Le fake news piacciono proprio per il loro aspetto virale, accattivante e che fa numeri: alcuni brand sono pure disposti ad approfittare della viewability delle fake news; in genere sono piccoli, con pochi investimenti, mentre i grandi brand sanno che si tratta comunque di un contesto negativo che mette a repentaglio la loro reputazione.
Soluzioni? Non ce ne sono in vista, la tecnologia non è all’altezza del fact checking, anzi produce kit per la creazione di fake news, 15 dollari per 500 parole e un alto tasso di automazione. Ma è già importante iniziare a fare cultura sulle fake news e continuare a fare cultura mediatica, anche perché il consumatore che condivide fake news non è certo poco colto o poco consapevole, ma le fake news viaggiano a una velocità x6 rispetto alle notizie vere e hanno il 70% in più di potenzialità di condivisione.

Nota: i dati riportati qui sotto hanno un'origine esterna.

===== src/rtl/alu_arbiter.sv =====
// Two-requester front end for the shared MIPS ALU: arbitration, operand register, tagged response.
// Optional macro ALU_ARB_FIXED_PRIO_EN selects fixed priority (requester 0 wins) instead of round-robin.
module alu_arbiter #(
    parameter int DW = 32,
    parameter int FW = 3
) (
    input  logic          clk,
    input  logic          rst_n,
    input  logic          req0_valid,
    output logic          req0_ready,
    input  logic [31:0]   req0_instr,
    input  logic [DW-1:0] req0_a,
    input  logic [DW-1:0] req0_b,
    input  logic          req1_valid,
    output logic          req1_ready,
    input  logic [31:0]   req1_instr,
    input  logic [DW-1:0] req1_a,
    input  logic [DW-1:0] req1_b,
    output logic [31:0]   alu_instr,
    output logic [DW-1:0] alu_a,
    output logic [DW-1:0] alu_b,
    input  logic [DW-1:0] alu_result,
    input  logic [FW-1:0] alu_flags,
    output logic          rsp_valid,
    input  logic          rsp_ready,
    output logic          rsp_id,
    output logic [DW-1:0] rsp_result,
    output logic [FW-1:0] rsp_flags,
    output logic          busy
);

    typedef enum logic [1:0] {
        S_IDLE = 2'd0,
        S_EXEC = 2'd1,
        S_RESP = 2'd2
    } state_e;

    state_e        state_q, state_d;
    logic [31:0]   alu_instr_q, alu_instr_d;
    logic [DW-1:0] alu_a_q, alu_a_d;
    logic [DW-1:0] alu_b_q, alu_b_d;
    logic          grant_id_q, grant_id_d;
    logic          rsp_valid_q, rsp_valid_d;
    logic          rsp_id_q, rsp_id_d;
    logic [DW-1:0] rsp_result_q, rsp_result_d;
    logic [FW-1:0] rsp_flags_q, rsp_flags_d;
    logic          busy_q, busy_d;
`ifndef ALU_ARB_FIXED_PRIO_EN
    logic          last_grant_q, last_grant_d;
`endif

    logic can_accept_s;
    logic win_id_s;
    logic accept_s;

    // Winner selection and accept qualification; rst_n gates the readies during reset.
    always_comb begin
        case (state_q)
            S_IDLE:  can_accept_s = 1'b1;
            S_RESP:  can_accept_s = rsp_ready;
            default: can_accept_s = 1'b0;
        endcase
`ifdef ALU_ARB_FIXED_PRIO_EN
        win_id_s = ~req0_valid;
`else
        if (req0_valid && req1_valid) begin
            win_id_s = ~last_grant_q;
        end else begin
            win_id_s = req1_valid;
        end
`endif
        accept_s = can_accept_s & (req0_valid | req1_valid) & rst_n;
    end

    assign req0_ready = accept_s & ~win_id_s;
    assign req1_ready = accept_s & win_id_s;

    // Next-state and datapath register updates.
    always_comb begin
        state_d      = state_q;
        alu_instr_d  = alu_instr_q;
        alu_a_d      = alu_a_q;
        alu_b_d      = alu_b_q;
        grant_id_d   = grant_id_q;
        rsp_valid_d  = rsp_valid_q;
        rsp_id_d     = rsp_id_q;
        rsp_result_d = rsp_result_q;
        rsp_flags_d  = rsp_flags_q;
`ifndef ALU_ARB_FIXED_PRIO_EN
        last_grant_d = last_grant_q;
`endif
        case (state_q)
            S_IDLE: begin
                if (accept_s) begin
                    state_d = S_EXEC;
                end else begin
                    state_d = S_IDLE;
                end
            end
            S_EXEC: begin
                rsp_valid_d  = 1'b1;
                rsp_id_d     = grant_id_q;
                rsp_result_d = alu_result;
                rsp_flags_d  = alu_flags;
                state_d      = S_RESP;
            end
            S_RESP: begin
                if (rsp_ready) begin
                    rsp_valid_d = 1'b0;
                    state_d     = accept_s ? S_EXEC : S_IDLE;
                end else begin
                    state_d = S_RESP;
                end
            end
            default: begin
                state_d     = S_IDLE;
                rsp_valid_d = 1'b0;
            end
        endcase
        // Operands are only overwritten by a new accept; they are never cleared while idle.
        if (accept_s) begin
            alu_instr_d  = win_id_s ? req1_instr : req0_instr;
            alu_a_d      = win_id_s ? req1_a : req0_a;
            alu_b_d      = win_id_s ? req1_b : req0_b;
            grant_id_d   = win_id_s;
`ifndef ALU_ARB_FIXED_PRIO_EN
            last_grant_d = win_id_s;
`endif
        end else begin
            grant_id_d = grant_id_q;
        end
        busy_d = (state_d != S_IDLE);
    end

    // State and output registers.
    always_ff @(posedge clk or negedge rst_n) begin
        if (!rst_n) begin
            state_q      <= S_IDLE;
            alu_instr_q  <= 32'h0;
            alu_a_q      <= {DW{1'b0}};
            alu_b_q      <= {DW{1'b0}};
            grant_id_q   <= 1'b0;
            rsp_valid_q  <= 1'b0;
            rsp_id_q     <= 1'b0;
            rsp_result_q <= {DW{1'b0}};
            rsp_flags_q  <= {FW{1'b0}};
            busy_q       <= 1'b0;
`ifndef ALU_ARB_FIXED_PRIO_EN
            last_grant_q <= 1'b1;
`endif
        end else begin
            state_q      <= state_d;
            alu_instr_q  <= alu_instr_d;
            alu_a_q      <= alu_a_d;
            alu_b_q      <= alu_b_d;
            grant_id_q   <= grant_id_d;
            rsp_valid_q  <= rsp_valid_d;
            rsp_id_q     <= rsp_id_d;
            rsp_result_q <= rsp_result_d;
            rsp_flags_q  <= rsp_flags_d;
            busy_q       <= busy_d;
`ifndef ALU_ARB_FIXED_PRIO_EN
            last_grant_q <= last_grant_d;
`endif
        end
    end

    assign alu_instr  = alu_instr_q;
    assign alu_a      = alu_a_q;
    assign alu_b      = alu_b_q;
    assign rsp_valid  = rsp_valid_q;
    assign rsp_id     = rsp_id_q;
    assign rsp_result = rsp_result_q;
    assign rsp_flags  = rsp_flags_q;
    assign busy       = busy_q;

endmodule


===== config.mk =====
export PLATFORM = sky130hd
export DESIGN_NAME = alu_arbiter
export DESIGN_NICKNAME = d
export VERILOG_FILES = /design/src/rtl/alu_arbiter.sv
export SDC_FILE = /design/constraint.sdc
export NUM_CORES = 1
export LEC_CHECK = 0
export CAP_MARGIN = 20
export CORE_AREA = 2 2 141 143
export DETAILED_ROUTE_END_ITERATION = 8
export DIE_AREA = 0 0 143 145
export HOLD_SLACK_MARGIN = 0.05
export PLACE_DENSITY = 0.69
export SETUP_SLACK_MARGIN = 0.05
export SLEW_MARGIN = 20
export SYNTH_ARGS = -nofsm -noshare
export SYNTH_HDL_FRONTEND = slang
export SYNTH_SLANG_ARGS = --single-unit
export TNS_END_PERCENT = 5

===== constraint.sdc =====
create_clock -name clk -period 2.9 [get_ports clk]
set_input_delay 0.29 -clock clk [delete_from_list [all_inputs] [get_ports clk]]
set_output_delay 0.29 -clock clk [all_outputs]
set_load 0.05 [all_outputs]

======== Word level (Yosys, flattened, before mapping) ========
Cells that the tools add are included.
storage, ports and cells
  bits in registers ....................... 138
  output and inout bits ................... 136
  input bits .............................. 232
operators by class
  mux-type cells .......................... 10
  reductions and logical operators ........ 4
  bitwise gates (word level) .............. 8
  equal/unequal tests ..................... 3
operators by type and width
  operator              number
  $mux W32              3
  $pmux W2 S3           1
  $and A1 B1 Y1         4
  $mux W1               3
  $not A1 Y1            3
  $pmux W1 S3           1
  $eq A2 B1 Y1 const B  1
  $eq A2 B2 Y1 const B  1
  $logic_not A2 Y1      1
  $mux W2               1
  $ne A2 B2 Y1 const B  1
  $pmux W1 S2           1
  $reduce_and A2 Y1     1
  $reduce_bool A2 Y1    1
  $logic_and A1 B1 Y1   1
  $or A1 B1 Y1          1

======== Depth between registers and ports, before layout ========
  word-level depth ........................ 8
  gate-level depth with buffers ........... 6
  gate-level depth less buffers ........... 3

======== Worst setup path before layout ========
OpenSTA, ideal clock, no wires.
  path kind ............................... register to output
  from .................................... reg last_grant_q
  to ...................................... out req1_ready
  arrival ................................. 2.430 ns
  setup slack ............................. 0.180 ns
  cell stages (with the launch flop) ...... 6
  path through ............................ dfstp_2 > a21bo_1 > buf_2 > buf_4 > buf_4 > nor4_1
on the way
  word-level cells in the longest chain between the ends .. 3
RTL lines
  item                    RTL line  RTL
  from (decl)             49        logic last_grant_q, last_grant_d;
  from (signal assigned)  163       last_grant_q <= last_grant_d;
  $not A1 Y1              67        win_id_s = ~last_grant_q;
  $mux W1                 66        if (req0_valid && req1_valid) begin
  $and A1 B1 Y1           76        assign req1_ready = accept_s & win_id_s;
  to (decl)               15        output logic req1_ready,
No other way between the ends.

======== Worst setup path in the final report ========
  from .................................... in req1_valid
  to ...................................... out req1_ready
on the way
  word-level cells in the longest chain between the ends .. 4
  elaborated cells between the ends (all ways) .. 6
  classes of those cells .................. mux: 1; bitwise: 4; reduce/logical: 1
RTL lines
  item                         RTL line  RTL
  from (decl)                  14        input logic req1_valid,
  $or A1 B1 Y1                 72        accept_s = can_accept_s & (req0_valid | req1_valid) & rst_n;
  $and A1 B1 Y1 (2 in series)  72
  $and A1 B1 Y1 *              76
Every way passes the cells marked *; elsewhere a longest branch is shown, timed or not.

==> run metrics <==
run status complete, but fails checks; violated checks hold timing; clock skew ~0.012 ns; Mean Syn Cell Area 13.53 sq um; routed len/inst 20.28 microns; CORE AREA between 0.015 and 0.02 sq mm; Clock Tree Root clkbuf_16; PwrDens roughly 950 mW/mm^2; Skew-Pair Late Insertion Delay approximately 0.42 ns; Crit-path slowest cell clkdlybuf4s50_1; max-cap violations 0; Area contributors post-synth dfrtp_1 57%, a2bb2oi_1 14%, o32ai_1 14%; Area Growth Syn to Fin 75.35%; Worst Tran Pin Value roughly 0.85 ns; Final Hold Violating Endpoints 14; CP startpoint kind input pin; Syn Inst Count ~440; RSZ-0062 raised after global routing false; Antenna Violating Nets Remaining 0; Total Power ~10 mW; Synth cell types 25; relative slew slack 0.4350; initial DRC count roughly 240; Worst VDD drop between 600 and 700 uV; Top FF cell, synth dfrtp_1; min Tclk post-route 2.093 ns; Syn Nets 674; num rows 51; first-pass GRT wire length roughly 33 mm; Final Net Count just over 1k; Die Y between 100 and 150 microns; die area 0.02074 sq mm; n_diodes 0; Total GRT Usage 0.2030; layout cell share with drive strength beyond 1 0.1122; crit end category output pin; First-pass DRT Iterations 4; I/O Pins 368; worst hold margin -0.03813 ns; postcts setup bufs 0; Post-Syn Area between 0.005 and 0.006 sq mm; Worst Setup Path Type input pin to output pin; sequential area share after synthesis 0.5777; ys async rst share 1.000; Total Routed Length roughly 21 mm; CTS H-tree lvls 4; CTS sink count ~140; vias post-DR ~5.6k; R2R Setup Slk 1.00 ns; drt via density 5.283; Port Buffer Count between 300 and 400; Final Core Density 0.5459; Cell Count, Final, Fillers Out 1058; maximum clock rate between 400 and 500 MHz; Chip Width 143 microns; Static Leakage approximately 4.0 nW; Yosys warning total 0; initial antenna violation count 0; cts repair resizes 0; Reg clk slew, reported paths roughly 0.06 ns; DRC 0; Yosys top cell area share 0.5733; synthesized flop and latch total around 140; Critical Path RT roughly 2.6 ns; Max FO, Critical Path 22; placed cells about 1.0k; post-DP HPWL between 10 and 15 mm; Worst Path Arrival roughly 1.8 ns; Starting Density 0.3113; # fillers ~1.6k; Final Slew Violations 0; CTS tree built; vias in the first global route around 6k; crit share post-route 0.7218; critical path, cell by cell clkdlybuf4s50_1, a21bo_4, nor4_1, buf_12; gpl congestion 0.8514; largest buffer count on any clock path 2; grt ovf 0; largest net degree at the start of global routing 139; number of synthesized flops with an enable pin 0; TNS Setup 0 ns; CP peak stage delay about 0.52 ns; CTS hold repair buffers 0; Final Setup Violations 0; total CTS buffers 17; hold crit path type input pin to asynchronous set/reset pin; top cell type by total area after synthesis dfrtp_1
[area by class of cell]
type | count | area (sq um) | share of cell area
Sequential cell | 138 | 3455 | 0.3295
Clock buffer | 18 | 429.2 | 0.04093
Timing Repair Buffer | 376 | 3812 | 0.3636
Clock inverter | 14 | 195.2 | 0.01862
Multi-Input combinational cell | 246 | 2258 | 0.2154
Tap cell | 265 | 331.6 | 0.03162
Inverter | 1 | 3.754 | 0.0003580
[cell usage in the layout (no fill, tap or decap), types with 2 or more instances in the layout]
| master | netlist | final |
|---|---|---|
| a2bb2oi_1 | 96 | 96 |
| buf_12 | 0 | 6 |
| buf_4 | 12 | 5 |
| bufinv_16 | 0 | 4 |
| clkbuf_16 | 0 | 17 |
| clkdlybuf4s50_1 | 0 | 364 |
| clkinv_2 | 0 | 2 |
| clkinv_4 | 0 | 2 |
| clkinvlp_4 | 0 | 4 |
| dfrtp_1 | 137 | 137 |
| inv_6 | 0 | 2 |
| mux2_1 | 2 | 2 |
| mux2_2 | 36 | 36 |
| nor2_1 | 2 | 2 |
| nor2b_4 | 0 | 2 |
| nor4_1 | 2 | 2 |
| o32ai_1 | 96 | 96 |
[worst max-delay path, delay by kind of cell]
kind,cells,cell delay [ns]
buf+inv,2,0.73
compound gates,1,0.35
simple gates,1,0.43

L’impegno di OMG, insieme ad AssoCom e AGCOM, oltre a stimolare una riflessione sul tema, prevede l’individuazione di un business model relativo alla produzione e distribuzione di fake news, definendo ruoli, confini e margini di intervento dell’adv nella diffusione virale del falso, evitando di diventarne finanziatori inconsapevoli.